Também não diz que o país virou anti-inovação de uma hora para outra. O mesmo Brasil que apertou o cerco em mercados preditivos vem tentando colocar VASP, stablecoin e custódia dentro de regras mais claras.

Só que há uma linha que o governo parece disposto a puxar com força: produto ligado a política, esporte e entretenimento, distribuído como pseudo investimento para o varejo, vai ser tratado como aposta se cair fora do perímetro autorizado.

Para quem constrói em cripto, isso vale como aviso.

Não basta parecer mercado. Tem que caber no enquadramento legal do mercado.

O efeito imediato é feio para quem operava esse nicho

O bloqueio reduz acesso, empurra usuário para VPN, cria atrito no pagamento e aumenta o risco de qualquer ponte local com o sistema financeiro. Mesmo quando o contrato continua existindo na blockchain, a distribuição fica mais cara e mais suja.

E distribuição é o que sustenta produto de massa.

Sem acesso simples, boa parte do volume some. O usuário casual desaparece primeiro. Fica a turma mais convicta, mais técnica e mais confortável em operar na borda.

Para negócio de grande escala, isso costuma ser péssimo.
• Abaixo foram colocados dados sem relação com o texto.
--- /design/flow/run.sh ---
#!/bin/bash
# OpenROAD 26Q1-2900-gdf79404cd8, Yosys 0.63+post, stock flow scripts
make -C /OpenROAD-flow-scripts/flow DESIGN_CONFIG=/design/flow/config.mk WORK_HOME=/design/flow/orfs finish
--- /design/flow/config.mk ---
export PLATFORM = sky130hd
export DESIGN_NAME = PriorityEncoder_16_old
export DESIGN_NICKNAME = PriorityEncoder_16_old
export VERILOG_FILES = /design/flow/design.v
export SDC_FILE = /design/flow/constraint.sdc
export NUM_CORES = 4
export LEC_CHECK = 1
export CORE_AREA = 10 10 70 70
export DIE_AREA = 0 0 80 80
--- /design/flow/constraint.sdc ---
current_design PriorityEncoder_16_old

set clk_period 1.8
set clk_io_pct 0.2

create_clock -name clk0 -period $clk_period

set non_clock_inputs [all_inputs -no_clocks]
set_input_delay [expr $clk_period * $clk_io_pct] -clock clk0 $non_clock_inputs
set_output_delay [expr $clk_period * $clk_io_pct] -clock clk0 [all_outputs]
--- /design/flow/design.v ---
`timescale 1ns / 1ps
module MITCH(
    input [15:0] x,
    input [15:0] y,
    output [31:0] p
    );
	wire [15:0] x_abs;
	wire [15:0] y_abs;
	assign x_abs = x ^ {16{x[15]}};
	assign y_abs = y ^ {16{y[15]}};
	wire [15:0] kx;
	wire zero_x;
	wire [3:0] code_x;
	LOD16 LODx (
		.data_i(x_abs),
		.zero_o(zero_x),
		.data_o(kx)
	 ); 
	PriorityEncoder_16 PEx (
		.data_i(kx),
		.code_o(code_x)
	 ); 
	wire [15:0] ky;
	wire zero_y;
	wire [3:0] code_y;
	LOD16 LODy (
		.data_i(y_abs),
		.zero_o(zero_y),
		.data_o(ky)
	 ); 
	PriorityEncoder_16 PEy (
			.data_i(ky),
			.code_o(code_y)
		 ); 
	wire [3:0] code_x_inv;
	wire [15:0] barrel_x;
	assign code_x_inv = ~code_x;
	Barrel16L BShiftx (
		.data_i(x_abs),
		.shift_i(code_x_inv),
		.data_o(barrel_x)
 	 ); 
	wire [3:0] code_y_inv;
	wire [15:0] barrel_y;
	assign code_y_inv = ~code_y;
	Barrel16L BShifty (
		.data_i(y_abs),
		.shift_i(code_y_inv),
		.data_o(barrel_y)
 	 );
	wire [19:0] op1;
	wire [19:0] op2;
	wire [19:0] L;
	wire c_in;
	assign op1 = {1'b0,code_x,barrel_x[14:0]};
	assign op2 = {1'b0,code_y,barrel_y[14:0]};
    assign L = op1 + op2;
	wire [31:0] tmp_out; 
	AntiLog anti_log(
		.data_i(L),
		.data_o(tmp_out)
	);
	wire prod_sign; 
	wire [31:0] tmp_sign;
	assign prod_sign = x[15] ^ y[15];
	assign tmp_sign = {32{prod_sign}} ^ tmp_out;
	wire not_zero;
	assign not_zero = (~zero_x | x[15] | x[0]) & (~zero_y | y[15] | y[0]);
	assign p = not_zero ? tmp_sign : 32'b0;
endmodule
module AntiLog(
	input [19:0] data_i,
	output [31:0] data_o
	);
	wire [31:0] l1_in;
	wire [31:0] l1_out;
	wire [4:0] k_enc;
	wire [4:0] k_enc_inc;
	assign l1_in = {16'b0,1'b1,data_i[14:0]};
	assign k_enc = {1'b0,data_i[18:15]};
	carry_lookahead_inc inc_inst(
     .i_add1(k_enc),
     .o_result(k_enc_inc)
     );	
	Barrel32L L1shift (
		.data_i(l1_in),
		.shift_i(k_enc_inc),
		.data_o(l1_out)
 	 );
	wire [15:0] r_in;
	wire [15:0] r_out;
	wire [3:0] enc;
	assign enc = ~data_i[18:15];
	assign r_in = {1'b1,data_i[14:0]};
	Barrel16R Rshift (
		.data_i(r_in),
		.shift_i(enc),
		.data_o(r_out)
 	 );
	wire lr;
	wire [15:0] out_msb;
	assign lr = data_i[19];
	assign out_msb = {16{lr}} & l1_out[31:16];
	wire [15:0] out_lsb;
	assign out_lsb = lr ? l1_out[15:0] : r_out;
	assign data_o = {out_msb,out_lsb};
endmodule
module PriorityEncoder_16_old(
    input [15:0] data_i,
    output reg [3:0] code_o
    );
	always @*
		case (data_i)
	      16'b0000000000000001 : code_o = 4'b0000;
         16'b0000000000000010 : code_o = 4'b0001;
         16'b0000000000000100 : code_o = 4'b0010;
         16'b0000000000001000 : code_o = 4'b0011;
         16'b0000000000010000 : code_o = 4'b0100;
         16'b0000000000100000 : code_o = 4'b0101;
         16'b0000000001000000 : code_o = 4'b0110;
         16'b0000000010000000 : code_o = 4'b0111;
		 16'b0000000100000000 : code_o = 4'b1000;
         16'b0000001000000000 : code_o = 4'b1001;
         16'b0000010000000000 : code_o = 4'b1010;
         16'b0000100000000000 : code_o = 4'b1011;
         16'b0001000000000000 : code_o = 4'b1100;
         16'b0010000000000000 : code_o = 4'b1101;
         16'b0100000000000000 : code_o = 4'b1110;
         16'b1000000000000000 : code_o = 4'b1111;
			default     : code_o = 4'b0000;
		endcase
endmodule
module PriorityEncoder_16(
    input [15:0] data_i,
    output [3:0] code_o
    );
    wire [7:0] tmp0;
    assign tmp0 = {data_i[15],data_i[13],data_i[11],data_i[9],data_i[7],data_i[5],data_i[3],data_i[1]};
    OR_tree code0(tmp0,code_o[0]);
    wire [7:0] tmp1;
    assign tmp1 = {data_i[15],data_i[14],data_i[11],data_i[10],data_i[7],data_i[6],data_i[3],data_i[2]};
    OR_tree code1(tmp1,code_o[1]);
    wire [7:0] tmp2;
    assign tmp2 = {data_i[15],data_i[14],data_i[13],data_i[12],data_i[7],data_i[6],data_i[5],data_i[4]};
    OR_tree code2(tmp2,code_o[2]);
    wire [7:0] tmp3;
    assign tmp3 = {data_i[15],data_i[14],data_i[13],data_i[12],data_i[11],data_i[10],data_i[9],data_i[8]};
    OR_tree code3(tmp3,code_o[3]);
endmodule
module OR_tree(
    input [7:0] data_i,
    output data_o
    );
    wire [3:0] tmp1;
    wire [1:0] tmp2;
    assign tmp1 = data_i[3:0] | data_i[7:4];
    assign tmp2 = tmp1[1:0] | tmp2[3:2];
    assign data_o = tmp2[0] | tmp2[1];
endmodule
module LOD4(
    input [3:0] data_i,
    output [3:0] data_o
    );
	 wire mux0;
	 wire mux1;
	 wire mux2;
	 assign mux2 = (data_i[3]==1) ? 1'b0 : 1'b1;
	 assign mux1 = (data_i[2]==1) ? 1'b0 : mux2;
	 assign mux0 = (data_i[1]==1) ? 1'b0 : mux1;
	 assign data_o[3] = data_i[3];
	 assign data_o[2] =(mux2 & data_i[2]);
	 assign data_o[1] =(mux1 & data_i[1]);
	 assign data_o[0] =(mux0 & data_i[0]);
endmodule
module Muxes2in1Array4(
    input [3:0] data_i,
    input select_i,
    output [3:0] data_o
    );
	assign data_o[3] = select_i ? data_i[3] : 1'b0;
	assign data_o[2] = select_i ? data_i[2] : 1'b0;
	assign data_o[1] = select_i ? data_i[1] : 1'b0;
	assign data_o[0] = select_i ? data_i[0] : 1'b0;
endmodule
module LOD16(
    input [15:0] data_i,
    output zero_o,
    output [15:0] data_o
    );
	 wire [15:0] z;
	 wire [3:0] select;
	 wire [3:0] zdet;
	 assign zdet[3] = data_i[15] | data_i[14] | data_i[13] | data_i[12];
	 assign zdet[2] = data_i[11] | data_i[10] | data_i[9] | data_i[8];
	 assign zdet[1] = data_i[7] | data_i[6] | data_i[5] | data_i[4];
	 assign zdet[0] = data_i[3] | data_i[2] | data_i[1] | data_i[0];
	 assign zero_o = ~(zdet[3] | zdet[2] | zdet[1] | zdet[0]);
	 LOD4 lod4_3 (
		.data_i(data_i[15:12]), 
		.data_o(z[15:12])
	 );
	 LOD4 lod4_2 (
		.data_i(data_i[11:8]), 
		.data_o(z[11:8])
	 );
	 LOD4 lod4_1 (
		.data_i(data_i[7:4]), 
		.data_o(z[7:4])
	 );
	 LOD4 lod4_0 (
		.data_i(data_i[3:0]), 
		.data_o(z[3:0])
	 );
	 LOD4 lod4_middle (
		.data_i(zdet), 
		.data_o(select)
	 );
	 Muxes2in1Array4 Inst_MUX214_3 (
		.data_i(z[15:12]), 
		.select_i(select[3]), 
		.data_o(data_o[15:12])
    );
	 Muxes2in1Array4 Inst_MUX214_2 (
		.data_i(z[11:8]), 
		.select_i(select[2]), 
		.data_o(data_o[11:8])
    );
	 Muxes2in1Array4 Inst_MUX214_1 (
		.data_i(z[7:4]), 
		.select_i(select[1]), 
		.data_o(data_o[7:4])
    );
	 Muxes2in1Array4 Inst_MUX214_0 (
		.data_i(z[3:0]), 
		.select_i(select[0]), 
		.data_o(data_o[3:0])
    );
endmodule
module Barrel16L(
    input [15:0] data_i,
    input [3:0] shift_i,
    output reg [15:0] data_o
    );
   always @*
      case (shift_i)
         4'b0000: data_o = data_i;
         4'b0001: data_o = data_i << 1;
         4'b0010: data_o = data_i << 2;
         4'b0011: data_o = data_i << 3;
         4'b0100: data_o = data_i << 4;
         4'b0101: data_o = data_i << 5;
         4'b0110: data_o = data_i << 6;
         4'b0111: data_o = data_i << 7;
         4'b1000: data_o = data_i << 8;
         4'b1001: data_o = data_i << 9;
         4'b1010: data_o = data_i << 10;
         4'b1011: data_o = data_i << 11;
         4'b1100: data_o = data_i << 12;
         4'b1101: data_o = data_i << 13;
         4'b1110: data_o = data_i << 14;
         default: data_o = data_i << 15;
      endcase
endmodule
module Barrel16R(
    input [15:0] data_i,
    input [3:0] shift_i,
    output reg [15:0] data_o
    );
   always @*
      case (shift_i)
         4'b0000: data_o = data_i;
         4'b0001: data_o = data_i >> 1;
         4'b0010: data_o = data_i >> 2;
         4'b0011: data_o = data_i >> 3;
         4'b0100: data_o = data_i >> 4;
         4'b0101: data_o = data_i >> 5;
         4'b0110: data_o = data_i >> 6;
         4'b0111: data_o = data_i >> 7;
         4'b1000: data_o = data_i >> 8;
         4'b1001: data_o = data_i >> 9;
         4'b1010: data_o = data_i >> 10;
         4'b1011: data_o = data_i >> 11;
         4'b1100: data_o = data_i >> 12;
         4'b1101: data_o = data_i >> 13;
         4'b1110: data_o = data_i >> 14;
         default: data_o = data_i >> 15;
      endcase
endmodule
module Barrel32L(
    input [31:0] data_i,
    input [4:0] shift_i,
    output reg [31:0] data_o
    );
   always @*
      case (shift_i)
         5'b00000: data_o = data_i;
         5'b00001: data_o = data_i << 1;
         5'b00010: data_o = data_i << 2;
         5'b00011: data_o = data_i << 3;
         5'b00100: data_o = data_i << 4;
         5'b00101: data_o = data_i << 5;
         5'b00110: data_o = data_i << 6;
         5'b00111: data_o = data_i << 7;
         5'b01000: data_o = data_i << 8;
         5'b01001: data_o = data_i << 9;
         5'b01010: data_o = data_i << 10;
         5'b01011: data_o = data_i << 11;
         5'b01100: data_o = data_i << 12;
         5'b01101: data_o = data_i << 13;
         5'b01110: data_o = data_i << 14;
		 5'b01111: data_o = data_i << 15;
         default:  data_o = data_i << 16;
      endcase
endmodule
module FAd(a,b,c,cy,sm);
	input a,b,c;
	output cy,sm;
	wire x,y,z;
	xor x1(x,a,b);
	xor x2(sm,x,c);
	and a1(y,a,b);
	and a2(z,x,c);
	or o1(cy,y,z);
endmodule
module carry_lookahead_adder
  #(parameter WIDTH = 16)
  (
   input [WIDTH-1:0] i_add1,
   input [WIDTH-1:0] i_add2,
	input cin,
   output [WIDTH-1:0]  o_result
   );
  wire [WIDTH:0]     w_C;
  wire [WIDTH-1:0]   w_G, w_P, w_SUM;
  genvar  ii;
  generate
    for (ii=0; ii<WIDTH; ii=ii+1) 
      begin: mod_carry
        FA full_adder_inst
            ( 
              .a(i_add1[ii]),
              .b(i_add2[ii]),
              .c(w_C[ii]),
              .sm(w_SUM[ii]),
              .cy()
              );
      end
  endgenerate
  genvar jj;
  generate
    for (jj=0; jj<WIDTH; jj=jj+1) 
      begin: mod_sum
        assign w_G[jj]   = i_add1[jj] & i_add2[jj];
        assign w_P[jj]   = i_add1[jj] | i_add2[jj];
        assign w_C[jj+1] = w_G[jj] | (w_P[jj] & w_C[jj]);
      end
  endgenerate
  assign w_C[0] = cin; 
  assign o_result = {w_SUM};    
endmodule  
module FA(a,b,c,cy,sm);
	input a,b,c;
	output cy,sm;
	wire x,y,z;
	xor x1(x,a,b);
	xor x2(sm,x,c);
	and a1(y,a,b);
	and a2(z,x,c);
	or o1(cy,y,z);
endmodule
module carry_lookahead_inc
  (
   input [4:0] i_add1,
   output [4:0]  o_result
   );
  wire [5:0]     w_C;
  wire [4:0]   w_SUM;
  genvar  ii;
  generate 
    for (ii=0; ii<5; ii=ii+1) 
      begin: once_told
         assign w_SUM[ii] = i_add1[ii] ^ w_C[ii];
      end
  endgenerate
  genvar jj;
  generate
    for (jj=0; jj<5; jj=jj+1) 
      begin : someone
        assign w_C[jj+1] = (i_add1[jj] & w_C[jj]);
      end
  endgenerate
  assign w_C[0] = 1'b1;  
  assign o_result = w_SUM;    
endmodule  
==> results.py <==
# Synthesis and PnR figures
metrics = {
    "route": {
        "vias_per_cell": 4.07,
        "drt_first_pass_iters": 4,
        "wl_per_cell_um": 10.9,
        "routed_wl_um": 1620,
        "drtAntennaViolNets": 0,
        "drcViolationCount": 0,
        "diodes": 0,
        "num_vias": 603,
        "drt_iter0_drc": 31,
    },
    "pwr": {
        "p_int_uw": 81.1,
        "pwr-share-comb": 1.000,
        "p_seq_frac": 0,
        "peakVddDrop_mv": 0.0607,
        "switching_share": 0.452,
        "powerDensity_nw_per_um2": 165,
        "clkPwrFrac": 0,
        "power.switching_uw": 66.8,
        "leakagePower_uw": 0.000342,
    },
    "critical_path": {
        "crit_buf_inv": 2,
        "slowest_delay_ns": 0.54,
        "worst_ep_required_time_ns": 1.44,
        "worst_setup_path_start_kind": "input pin",
        "crit_type": "in2out",
        "crit_top_cell": "or4_4",
        "path_cells": "buf_6 > or4_4 > or4_4 > a31oi_1 > buf_2",
        "cp_top_family": "simple AND/OR/NAND/NOR gates",
        "cp.depth": 5,
        "cp_slowest_cell": "or4_4",
        "critPathMaxFanout": 2,
        "arrival_ns": 1.76,
        "cp-end-kind": "primary output",
    },
    "logic_synthesis": {
        "ys_cells": 55,
        "ys_area_um2": 363,
        "netlist_instances": 55,
        "syn_area_um2": 363,
        "synth_area_per_cell_um2": 6.60,
        "ys_warn_count": 1,
        "synth_dominant_cell_count": "o21ai_0",
        "synth.distinct_cells": 25,
        "synth_seq_share": 0,
        "yosys-top-cells-count": "o21ai_0 (9), nor2_1 (6), nor4b_1 (5)",
        "synth_area_leader_cell": "o21ai_0",
        "synth.top_cell.area_share": 0.124,
        "topCellsByArea": "o21ai_0 (12%), nor4b_1 (12%), xor2_1 (9.7%), nor2_1 (6.2%), or4_4 (6.2%)",
    },
    "floorplanning": {
        "fp-utilization": 0.106,
        "die-height_um": 80,
        "top_level_ports": 20,
        "num_rows": 21,
        "chip_area_um2": 6400,
        "coreArea_um2": 3420,
        "fp.dieW_um": 80,
    },
    "placed_design": {
        "place_inst": 140,
        "dpl-instance-area_um2": 763,
        "io_buffers": 20,
        "hpwl_um": 1220,
        "routabilityCongestion": 0.767,
    },
    "final_layout": {
        "instances_no_fill": 148,
        "drive_gt1_frac": 0.608,
        "clockBufferCount": 0,
        "utilization": 0.262,
        "regArea_um2": 0,
        "n_fill_cell": 373,
        "area_delta_synth_final_pct": 147,
        "fin_area_um2": 895,
        "flops": 0,
    },
    "final_timing": {
        "slew_headroom": 0.824,
        "layout_min_cycle_time_ns": 2.12,
        "drv_slew": 0,
        "fin_ws_ns": -0.316,
        "tightestPinTransition_ns": 0.260,
        "setup_viol": 3,
        "max_freq_mhz": 473,
        "hold_violations": 0,
        "finalCritPeriodShare": 1.18,
        "rsz0062_at_grt": "true",
    },
    "global_routing": {
        "grt_max_degree": 9,
        "grt_usage": 0.0448,
        "grt_pass1_wl_um": 2490,
        "grt-ovfl-total": 0,
        "grt_pass1_vias": 579,
        "antenna_found_initial": 0,
    },
    "flow_run": {
        "openroad.warnings": 35,
        "drv_cap": 0,
    },
    "run_status": {
        "violations": "negative setup slack",
        "status": "complete, but fails checks",
    },
    "worst_hold_path": {
        "hold_path.class": "in2out",
        "min_delay_path_depth": 5,
    },
}
final timing paths:
check | endpoint | start
hold / removal | code_o[0] | data_i[15]
setup / recovery | code_o[3] | data_i[12]
final cells by class:
cell class | count | area (um^2) | area share
tap | 46 | 57.6 | 0.0643
multi-input combinational | 53 | 450 | 0.503
timing repair buffer | 49 | 387 | 0.432
cells by family after synthesis:
group | after synthesis | share of synthesized area
AND/OR/NAND/NOR | 29 | 0.514
AND-OR/OR-AND | 19 | 0.324
XOR/XNOR | 5 | 0.121
buffers and inverters | 2 | 0.0414
layer usage:
layer	up-vias	wire length, um	track usage
met5	-	0	0
met4	0	0	0
met3	0	104	0.0114
met2	14	645	0.0666
met1	267	869	0.0666
li1	322	-	-
cells in the final DEF, fill, tap and decap left out, drive strengths merged:
cell type	netlist	layout
nor3	2	2
nand2b	2	2
a211o	1	1
a31oi	1	1
nand4b	1	1
a22o	1	1
o21ai	10	10
clkbuf	1	4
o32ai	1	1
o22a	1	1
nor4b	5	5
xor2	4	4
dlygate4sd2	0	2
nor2	6	6
a21oi	2	2
or4b	2	2
nand4	1	1
nand3	2	2
nor4	3	3
clkdlybuf4s15	0	2
o211ai	1	1
or4	2	2
a2111oi	1	1
buf	1	41
nand2	3	3
xnor2	1	1
timing repair:
item                       4_1_cts  5_1_grt
hold endpoints to repair         0        0
gates resized                   82       16
setup endpoints to repair        4        4
hold buffers                     0        0
setup buffers                    5        3
pin swaps                       17       14
metrics by stage:
stage | total power (uW) | setup TNS, ns | hold slack, ns | setup WS (ns)
2_1_floorplan | 39.3 | -0.163 | 0.833 | -0.0860
3_3_place_gp | 123 | -4.09 | 1.80 | -1.06
3_5_place_dp | 124 | -4.07 | 1.80 | -1.07
4_1_cts | 136 | -1.12 | 1.19 | -0.382
5_1_grt | 159 | -1.06 | 1.22 | -0.386
6_report | 148 | -0.783 | 1.18 | -0.316
power by group through the flow:
stage | Sequential, uW | Combinational (uW) | Clock [uW]
after CTS | 0 | 136 | 0
final | 0 | 148 | 0
after global routing | 0 | 159 | 0
No activity file was given, so power comes from the tool's default toggle rates.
O mercado cripto brasileiro talvez precise ler esse episódio sem fantasia

Tem um hábito antigo no setor de achar que a forma técnica do produto importa mais do que a experiência real que ele entrega.

Na prática, regulador costuma olhar o contrário.

Se o usuário enxerga aposta, se a distribuição parece aposta e se o incentivo econômico funciona como aposta, a chance de o Estado tratar aquilo como aposta sobe muito. Foi isso que apareceu em 24 de abril.

O nome do aplicativo, o token usado no caixa e o vocabulário de "mercado" não salvaram ninguém.

No Brasil, pelo menos por enquanto, mudar a embalagem não muda a natureza do produto.